Sometimes, protocol amendments that change the inclusion and exclusion criteria are required in clinical trials. Then, the patient populations before and after the amendment may differ.
We propose to perform separate statistical tests for the different phases, i.e. for the patients recruited before and after the amendment, and to combine the tests using Fisher's combination test. After a significant combination test a multiple testing procedure can be applied to identify the phase(s) to which a proof of efficacy refers. We assume that the amendment(s) are not based on any type of unblinded data. The proposed method is investigated within a simulation study.
The proposed combination approach is superior to the 'naïve' strategy to ignore the differences between the phases and pooling the data to perform just one statistical test. This superiority disappears when there are hardly any differences between the two phases.
When one or more protocol amendments change the inclusion and exclusion criteria, one should realize that the populations may differ. In this case, separate tests for the different phases together with a combination test are a powerful method that can be applied in a variety of settings. The (first) amendment should specify the combination test to be applied in order to combine the different phases.

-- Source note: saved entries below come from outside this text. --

## config.mk

```make
export PLATFORM = sky130hd
export DESIGN_NAME = utf8_stream_decoder_core
export DESIGN_NICKNAME = d
export VERILOG_FILES = /design/src/u8d_pkg.sv /design/src/u8d_front.sv /design/src/u8d_queue.sv /design/src/u8d_back.sv /design/src/utf8_stream_decoder_core.sv
export SDC_FILE = /design/constraint.sdc
export NUM_CORES = 1
export LEC_CHECK = 0
export BUFFER_PORTS_ARGS = -buffer_cell sky130_fd_sc_hd__clkbuf_2
export CAP_MARGIN = 20
export CORE_MARGIN = 1
export CORE_UTILIZATION = 30
export DETAILED_ROUTE_END_ITERATION = 8
export SYNTH_ARGS = -nofsm -noshare
export SYNTH_HDL_FRONTEND = slang
export SYNTH_HIERARCHICAL = 1
export SYNTH_SLANG_ARGS = --single-unit
```

## constraint.sdc

```tcl
create_clock -name clk -period 5.5 [get_ports clk]
set_input_delay 0.275 -clock clk [delete_from_list [all_inputs] [get_ports clk]]
set_output_delay 0.275 -clock clk [all_outputs]
set_load 0.03 [all_outputs]
```
===== config.mk =====
export PLATFORM = sky130hd
export DESIGN_NAME = text_console_cursor_engine
export DESIGN_NICKNAME = d
export VERILOG_FILES = /design/src/rtl/tcce_pkg.sv /design/src/rtl/tcce_fifo.sv /design/src/rtl/tcce_front.sv /design/src/rtl/tcce_back.sv /design/src/rtl/text_console_cursor_engine.sv
export SDC_FILE = /design/constraint.sdc
export NUM_CORES = 1
export LEC_CHECK = 0
export BUFFER_PORTS_ARGS = -buffer_cell sky130_fd_sc_hd__clkbuf_2
export CAP_MARGIN = 20
export CORE_ASPECT_RATIO = 2
export CORE_UTILIZATION = 40
export DETAILED_ROUTE_END_ITERATION = 8
export SLEW_MARGIN = 20
export SYNTH_ARGS = -nofsm -noshare
export SYNTH_HDL_FRONTEND = slang
export SYNTH_SLANG_ARGS = --single-unit
export TNS_END_PERCENT = 20

===== constraint.sdc =====
create_clock -name clk -period 9.9 [get_ports clk]
set_clock_uncertainty 0.1 [all_clocks]
set_input_delay 1.98 -clock clk [delete_from_list [all_inputs] [get_ports clk]]
set_output_delay 1.98 -clock clk [all_outputs]
set_load 0.03 [all_outputs]

===== src/rtl/tcce_pkg.sv =====
// Shared types and constants for the text console cursor engine.
package tcce_pkg;

  // Cell index width, wide enough for the largest screen geometry.
  localparam int CELL_W = 16;
  localparam int COL_W  = 8;
  localparam int OUT_W  = 11;

  // Input function codes.
  localparam logic [2:0] FUNC_PLAIN  = 3'd0;
  localparam logic [2:0] FUNC_STYLED = 3'd1;
  localparam logic [2:0] FUNC_POS    = 3'd2;
  localparam logic [2:0] FUNC_SETCUR = 3'd3;
  localparam logic [2:0] FUNC_CLEAR  = 3'd4;

  // Special character bytes.
  localparam logic [7:0] CHAR_BS    = 8'h08;
  localparam logic [7:0] CHAR_NL    = 8'h0A;
  localparam logic [7:0] CHAR_SPACE = 8'h20;
  localparam logic [7:0] CHAR_NUL   = 8'h00;

  // Classified operation carried from front to back.
  typedef enum logic [2:0] {
    OP_CHAR,
    OP_BS,
    OP_NL,
    OP_STYLED,
    OP_POS,
    OP_SETCUR,
    OP_CLEAR,
    OP_NOP
  } op_t;

  typedef struct packed {
    op_t               op;
    logic [7:0]        ch;
    logic [7:0]        sty;
    logic              last;
    logic              tgt_ok;
    logic [CELL_W-1:0] tgt_cell;
    logic [COL_W-1:0]  tgt_col;
  } cmd_t;

  typedef struct packed {
    logic [OUT_W-1:0] start_cell;
    logic [OUT_W-1:0] fill_count;
    logic [7:0]       cell_char;
    logic             write_style;
    logic [7:0]       cell_style;
    logic [OUT_W-1:0] cursor_after;
  } res_t;

endpackage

Protocol amendments are often necessary in clinical trials. Sometimes a change in the inclusion and/or exclusion criteria is required. There are various reasons for a change of the inclusion and exclusion criteria, some of them are mentioned in the ICH E9 guideline  and by Cleophas et al. . On the one hand, newly emerging medical knowledge can be one reason especially for long-term trials, on the other hand, regular violations of entry criteria and too low recruitment rates could also make changes necessary. In any case, changes of the inclusion/exclusion criteria have to be described in a protocol amendment. Moreover, according to Cleophas et al. , the "amendment should also cover any statistical consequences ... and alterations to the planned statistical analysis".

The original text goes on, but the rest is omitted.